Foundations of Differential Geometry, Vol. 1

Shoshichi Kobayashi , Katsumi Nomizu, "Foundations of Differential Geometry, Vol. 1"
Wiley-Interscience; New Ed edition (February 8, 1996) | ISBN: 0471157333 | 329 pages | Djvu | 6,6 M
Review:

The Definitive Reference for Four Decades

The two-volume set by Kobayashi and Nomizu has remained the definitive reference for differential geometers since their appearance in 1963(volume 1) and 1969 (volume 2). Over the decades, many readers have developed a love/hate relationship with these difficult, challenging texts. For example, in a 2006 edition of a competing text, the author remarked that "every differential geometer must have a copy of these tomes," but followed this judgment by observing that "their effective usefulness had probably passed away," comparing them to the infamously difficult texts of Bourbaki.

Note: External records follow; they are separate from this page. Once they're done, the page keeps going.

### config.mk
export PLATFORM = sky130hd
export DESIGN_NAME = mem_arbiter
export DESIGN_NICKNAME = d
export VERILOG_FILES = /design/src/rtl/core_pkg.sv /design/src/rtl/rr_arbiter2.sv /design/src/rtl/mem_arbiter.sv
export SDC_FILE = /design/constraint.sdc
export NUM_CORES = 1
export LEC_CHECK = 0
export ABC_CLOCK_PERIOD_IN_PS = 1400
export CORE_AREA = 2 2 107 109
export DETAILED_ROUTE_END_ITERATION = 10
export DIE_AREA = 0 0 109 111
export MAX_ROUTING_LAYER = met4
export PLACE_DENSITY_LB_ADDON = 0.25
export SETUP_SLACK_MARGIN = 0.5
export SYNTH_ARGS = -nofsm -noshare
export SYNTH_HDL_FRONTEND = slang
export SYNTH_SLANG_ARGS = --single-unit
export TNS_END_PERCENT = 5
### constraint.sdc
create_clock -name clk -period 1.4 [get_ports clk]
set_input_delay 0.14 -clock clk [delete_from_list [all_inputs] [get_ports clk]]
set_output_delay 0.14 -clock clk [all_outputs]
set_load 0.02 [all_outputs]
===== src/rtl/tiny_mem_ctrl_pkg.sv =====
// Shared types and helpers for the tiny_mem_ctrl memory path.
// Response entries are sized for the widest supported data bus (64 bits).
package tiny_mem_ctrl_pkg;

  localparam int unsigned RespDataWidth = 64;
  localparam int unsigned RespStrbWidth = RespDataWidth / 8;

  // Fibonacci taps 16,14,13,11 expressed as bit positions 15,13,12,10.
  localparam logic [15:0] LfsrTaps = 16'hB400;

  typedef struct packed {
    logic [RespDataWidth-1:0] data;
    logic                     err;
    logic                     we;
  } resp_t;

  function automatic logic [RespDataWidth-1:0] expand_strb(input logic [RespStrbWidth-1:0] strb);
    logic [RespDataWidth-1:0] mask;
    mask = '0;
    for (int i = 0; i < RespStrbWidth; i++) begin
      mask[8*i +: 8] = {8{strb[i]}};
    end
    return mask;
  endfunction

endpackage


===== src/rtl/tiny_mem_resp_fifo.sv =====
// Fall-through response FIFO: a push into an empty FIFO is visible on head_o the same cycle.
// Pointers wrap modulo Depth, so any depth >= 1 works.
module tiny_mem_resp_fifo #(
  parameter int unsigned Depth = 4,
  parameter type entry_t = logic
) (
  input  logic   clk_i,
  input  logic   rst_ni,
  input  logic   push_i,
  input  entry_t data_i,
  input  logic   pop_i,
  output logic   full_o,
  output logic   empty_o,
  output entry_t head_o
);

  localparam int unsigned PtrW = (Depth > 1) ? $clog2(Depth) : 1;
  localparam int unsigned CntW = $clog2(Depth + 1);

  entry_t          mem_q [Depth];
  logic [PtrW-1:0] rd_q, rd_d, wr_q, wr_d;
  logic [CntW-1:0] cnt_q, cnt_d;
  logic            stored_empty, bypass, store, advance;

  function automatic logic [PtrW-1:0] incr(input logic [PtrW-1:0] p);
    return (p == PtrW'(Depth - 1)) ? '0 : p + 1'b1;
  endfunction

  assign stored_empty = (cnt_q == '0);
  assign full_o       = (cnt_q == CntW'(Depth));
  assign empty_o      = stored_empty && !push_i;
  assign head_o       = stored_empty ? data_i : mem_q[rd_q];

  // An entry pushed and popped while nothing is stored never touches the array.
  assign bypass  = stored_empty && push_i && pop_i;
  assign store   = push_i && !bypass;
  assign advance = pop_i && !stored_empty;

  always_comb begin
    rd_d  = advance ? incr(rd_q) : rd_q;
    wr_d  = store ? incr(wr_q) : wr_q;
    cnt_d = cnt_q + CntW'(store) - CntW'(advance);
  end

  always_ff @(posedge clk_i or negedge rst_ni) begin
    if (!rst_ni) begin
      rd_q  <= '0;
      wr_q  <= '0;
      cnt_q <= '0;
    end else begin
      rd_q  <= rd_d;
      wr_q  <= wr_d;
      cnt_q <= cnt_d;
    end
  end

  always_ff @(posedge clk_i) begin
    if (store) begin
      mem_q[wr_q] <= data_i;
    end
  end

endmodule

As a practicing differential geometer, I would argue that Kobayashi and Nomizu remains an essential reference even today, for a number of reasons.
Volume 1 still remains unrivalled for its concise, mathematically rigorous presentation of the theory of connections on a principal fibre bundle---material that is absolutely essential to the reader who desires to understand gauge theories in modern physics. The essential core of Volume 1 is the development of connections on a principal fibre bundle, linear and affine connections, and the special case of Riemannian connections, where a connection must be "fitted" to the geometry that results from a pre-existing metric tensor on the underlying manifold, M.
Volume 2 offers thorough introductions to a number of classical topics, including submanifold theory, Morse index theory, homogeneous and symmetric spaces, characteristic classes, and complex manifolds.

The influence of the texts by Kobayashi and Nomizu can be seen in most of the subsequent differential geometry texts, both in organization and content, and especially in the adoption of notation. If there was a particularly fine point in your favorite introductory differential geometry text that you never completely understood, the odds are good that you will find the answer, fully developed and presented at an entirely different mathematical level, in Kobayashi and Nomizu. It is not an unreasonable analogy to say that learning differential geometry without having your own copy of Kobayashi/Nomizu is like studying literature in the complete ignorance of Shakespeare.

Let there be no mistake about the advanced level of these texts. The Preface to Volume 1 clearly states that the authors presume the reader to be familiar with differentiable manifolds, Lie groups, and fibre bundles, as developed in the (now classical) texts by Chevalley, Montgomery-Zippin, Pontrjagin, and Steenrod. Today's reader is far more likely to have studied these subject from more recent books like those by Boothby, Hall, and Husemoller, but whatever the source, a familiarity IS presumed. The "lightning review" provided in Chapter I of Volume 1 will be extremely tough going for the reader who is new to these topics. It should also be noted that in 329 pages of Volume 1 and 470 pages of Volume 2, not a single diagram or picture is to be found! Those drawn to geometry for its visual aspects will find Kobayashi/Nomizu totally lacking in visual aids.

As with so many classic references in mathematics, the hardbound edition of Kobayashi and Nomizu is no longer in print. Copies appear sporadically on the used book market at absolutely obscene prices. The Classics Library paperback edition is still available, but the serious student will find that the paperbacks simply do not fare well under serious, sustained use.